- Interactive map of the Whornes Place area

General information
- Architectural style: Arts and Crafts
- Location: Petersham, London Borough of Richmond upon Thames, England
- Coordinates: 51°26′30″N 0°18′10″W﻿ / ﻿51.4416°N 0.3029°W
- Completed: 1925

Design and construction
- Architect: Blunden Shadbolt

Listed Building – Grade II
- Official name: 254, PETERSHAM ROAD
- Designated: 7 August 2001
- Reference no.: 1389380

= Whornes Place, Petersham =

House in Petersham, London

Whornes Place is a house in Petersham, in the London Borough of Richmond upon Thames. It was built in 1925 by Blunden Shadbolt.

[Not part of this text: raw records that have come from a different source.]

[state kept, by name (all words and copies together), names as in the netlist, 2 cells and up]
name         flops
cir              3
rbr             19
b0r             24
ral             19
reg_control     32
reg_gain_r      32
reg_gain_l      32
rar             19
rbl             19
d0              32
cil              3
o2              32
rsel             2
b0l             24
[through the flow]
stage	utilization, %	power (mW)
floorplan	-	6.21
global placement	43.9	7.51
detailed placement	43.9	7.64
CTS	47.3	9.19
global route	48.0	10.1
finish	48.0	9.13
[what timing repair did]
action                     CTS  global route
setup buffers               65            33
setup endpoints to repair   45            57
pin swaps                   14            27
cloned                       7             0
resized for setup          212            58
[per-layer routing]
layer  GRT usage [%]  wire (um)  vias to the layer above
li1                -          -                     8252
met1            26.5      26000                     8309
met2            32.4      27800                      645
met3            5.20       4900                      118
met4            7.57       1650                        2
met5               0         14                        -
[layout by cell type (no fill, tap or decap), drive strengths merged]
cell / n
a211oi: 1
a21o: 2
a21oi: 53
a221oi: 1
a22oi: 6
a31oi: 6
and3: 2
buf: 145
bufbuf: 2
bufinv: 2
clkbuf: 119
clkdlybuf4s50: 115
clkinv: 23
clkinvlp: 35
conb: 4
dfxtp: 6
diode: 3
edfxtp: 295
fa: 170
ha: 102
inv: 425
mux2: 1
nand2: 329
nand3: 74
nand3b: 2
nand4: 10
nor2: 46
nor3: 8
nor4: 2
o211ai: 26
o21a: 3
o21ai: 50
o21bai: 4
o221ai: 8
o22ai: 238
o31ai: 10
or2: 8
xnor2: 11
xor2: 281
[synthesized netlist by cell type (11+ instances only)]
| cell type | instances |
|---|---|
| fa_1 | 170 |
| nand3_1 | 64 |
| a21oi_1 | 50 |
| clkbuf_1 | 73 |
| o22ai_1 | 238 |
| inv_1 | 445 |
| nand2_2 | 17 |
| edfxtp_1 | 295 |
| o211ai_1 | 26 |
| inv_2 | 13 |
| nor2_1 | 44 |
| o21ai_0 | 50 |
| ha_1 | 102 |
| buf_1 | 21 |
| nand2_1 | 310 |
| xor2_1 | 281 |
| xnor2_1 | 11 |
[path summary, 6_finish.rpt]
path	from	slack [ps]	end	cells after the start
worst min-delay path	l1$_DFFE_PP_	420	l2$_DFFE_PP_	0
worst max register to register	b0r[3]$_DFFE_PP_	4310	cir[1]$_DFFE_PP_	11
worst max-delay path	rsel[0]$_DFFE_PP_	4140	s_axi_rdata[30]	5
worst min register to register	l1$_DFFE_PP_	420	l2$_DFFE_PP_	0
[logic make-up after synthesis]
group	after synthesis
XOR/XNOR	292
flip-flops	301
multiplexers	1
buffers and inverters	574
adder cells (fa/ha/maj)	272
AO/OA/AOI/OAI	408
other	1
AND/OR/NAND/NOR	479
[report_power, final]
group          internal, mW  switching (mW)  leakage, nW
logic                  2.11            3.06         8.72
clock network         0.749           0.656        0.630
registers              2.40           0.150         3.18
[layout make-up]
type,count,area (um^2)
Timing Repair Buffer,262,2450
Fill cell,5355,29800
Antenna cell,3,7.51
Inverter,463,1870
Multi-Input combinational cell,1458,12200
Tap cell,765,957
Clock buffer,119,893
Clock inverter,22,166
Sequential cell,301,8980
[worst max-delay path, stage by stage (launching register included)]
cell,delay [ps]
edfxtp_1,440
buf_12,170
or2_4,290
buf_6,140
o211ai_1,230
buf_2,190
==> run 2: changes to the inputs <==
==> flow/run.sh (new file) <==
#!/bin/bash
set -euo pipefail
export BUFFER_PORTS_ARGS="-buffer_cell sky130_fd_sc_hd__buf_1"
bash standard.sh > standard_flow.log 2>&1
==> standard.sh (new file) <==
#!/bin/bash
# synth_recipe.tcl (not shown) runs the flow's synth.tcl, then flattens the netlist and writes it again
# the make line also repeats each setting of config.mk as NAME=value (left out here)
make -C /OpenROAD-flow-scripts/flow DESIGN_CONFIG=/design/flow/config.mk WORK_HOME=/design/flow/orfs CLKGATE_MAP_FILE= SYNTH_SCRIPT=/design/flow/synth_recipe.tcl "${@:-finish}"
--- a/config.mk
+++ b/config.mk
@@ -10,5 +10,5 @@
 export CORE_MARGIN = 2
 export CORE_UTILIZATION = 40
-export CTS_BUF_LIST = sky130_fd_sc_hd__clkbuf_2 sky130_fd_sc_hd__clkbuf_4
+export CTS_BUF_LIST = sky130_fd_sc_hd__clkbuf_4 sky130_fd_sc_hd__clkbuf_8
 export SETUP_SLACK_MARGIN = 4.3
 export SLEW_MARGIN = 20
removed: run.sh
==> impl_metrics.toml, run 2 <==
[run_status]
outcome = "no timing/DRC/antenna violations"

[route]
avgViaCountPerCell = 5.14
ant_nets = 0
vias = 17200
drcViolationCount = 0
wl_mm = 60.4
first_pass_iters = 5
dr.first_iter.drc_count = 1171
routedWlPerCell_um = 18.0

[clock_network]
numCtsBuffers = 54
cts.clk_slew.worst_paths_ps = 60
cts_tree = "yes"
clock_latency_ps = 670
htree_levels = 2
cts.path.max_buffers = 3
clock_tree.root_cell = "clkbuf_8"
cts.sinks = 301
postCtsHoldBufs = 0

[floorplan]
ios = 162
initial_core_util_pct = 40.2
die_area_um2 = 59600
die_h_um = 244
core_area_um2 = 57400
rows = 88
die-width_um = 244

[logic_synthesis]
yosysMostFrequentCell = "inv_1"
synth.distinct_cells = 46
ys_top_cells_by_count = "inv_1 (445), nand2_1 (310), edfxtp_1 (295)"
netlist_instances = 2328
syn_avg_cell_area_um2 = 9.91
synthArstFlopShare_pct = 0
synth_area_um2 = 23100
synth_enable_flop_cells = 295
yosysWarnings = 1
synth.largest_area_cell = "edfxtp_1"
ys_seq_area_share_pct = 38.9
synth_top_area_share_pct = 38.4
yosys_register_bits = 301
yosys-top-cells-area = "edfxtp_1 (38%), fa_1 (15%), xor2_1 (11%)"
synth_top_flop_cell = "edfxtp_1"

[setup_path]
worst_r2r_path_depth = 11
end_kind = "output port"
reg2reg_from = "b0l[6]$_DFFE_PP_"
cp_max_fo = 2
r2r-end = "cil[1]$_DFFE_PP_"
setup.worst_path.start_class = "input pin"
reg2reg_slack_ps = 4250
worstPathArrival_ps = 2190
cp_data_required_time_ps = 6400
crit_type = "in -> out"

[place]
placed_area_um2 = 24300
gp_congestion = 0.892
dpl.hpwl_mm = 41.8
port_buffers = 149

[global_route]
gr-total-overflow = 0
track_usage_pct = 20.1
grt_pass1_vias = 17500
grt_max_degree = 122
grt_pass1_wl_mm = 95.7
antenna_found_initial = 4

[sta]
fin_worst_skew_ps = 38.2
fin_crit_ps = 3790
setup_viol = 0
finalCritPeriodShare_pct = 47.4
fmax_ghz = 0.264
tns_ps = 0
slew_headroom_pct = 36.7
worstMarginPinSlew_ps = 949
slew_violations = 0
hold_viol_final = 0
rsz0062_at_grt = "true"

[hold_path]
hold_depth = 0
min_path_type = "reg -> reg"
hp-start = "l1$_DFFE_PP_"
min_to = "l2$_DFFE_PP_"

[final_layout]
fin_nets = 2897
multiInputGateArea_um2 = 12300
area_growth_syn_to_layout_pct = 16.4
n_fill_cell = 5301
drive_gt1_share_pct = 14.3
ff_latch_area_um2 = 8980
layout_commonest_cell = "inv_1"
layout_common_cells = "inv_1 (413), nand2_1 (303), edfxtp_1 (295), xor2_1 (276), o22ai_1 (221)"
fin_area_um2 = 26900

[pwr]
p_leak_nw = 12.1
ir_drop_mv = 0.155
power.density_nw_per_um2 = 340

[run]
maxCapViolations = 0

The house is in the Arts and Crafts style and has Tudor influences. It includes materials from a similarly named Whornes Place in Cuxton which served as the home of Sir William Whorne. The original house was built in 1487 and pulled down in the 18th century; Shadbolt is said to have attempted to recreate the home as accurately as possible. It has been listed Grade II on the National Heritage List for England since 18 August 2001.

In 2012, it was reported that Brad Pitt and Angelina Jolie had bought the home for $16 million, although this was later proven to be false. They did however briefly live in the home in 2011. Other notable residents include Andrew Loog Oldham, Barry Ryan, and his wife Princess Miriam of Johore.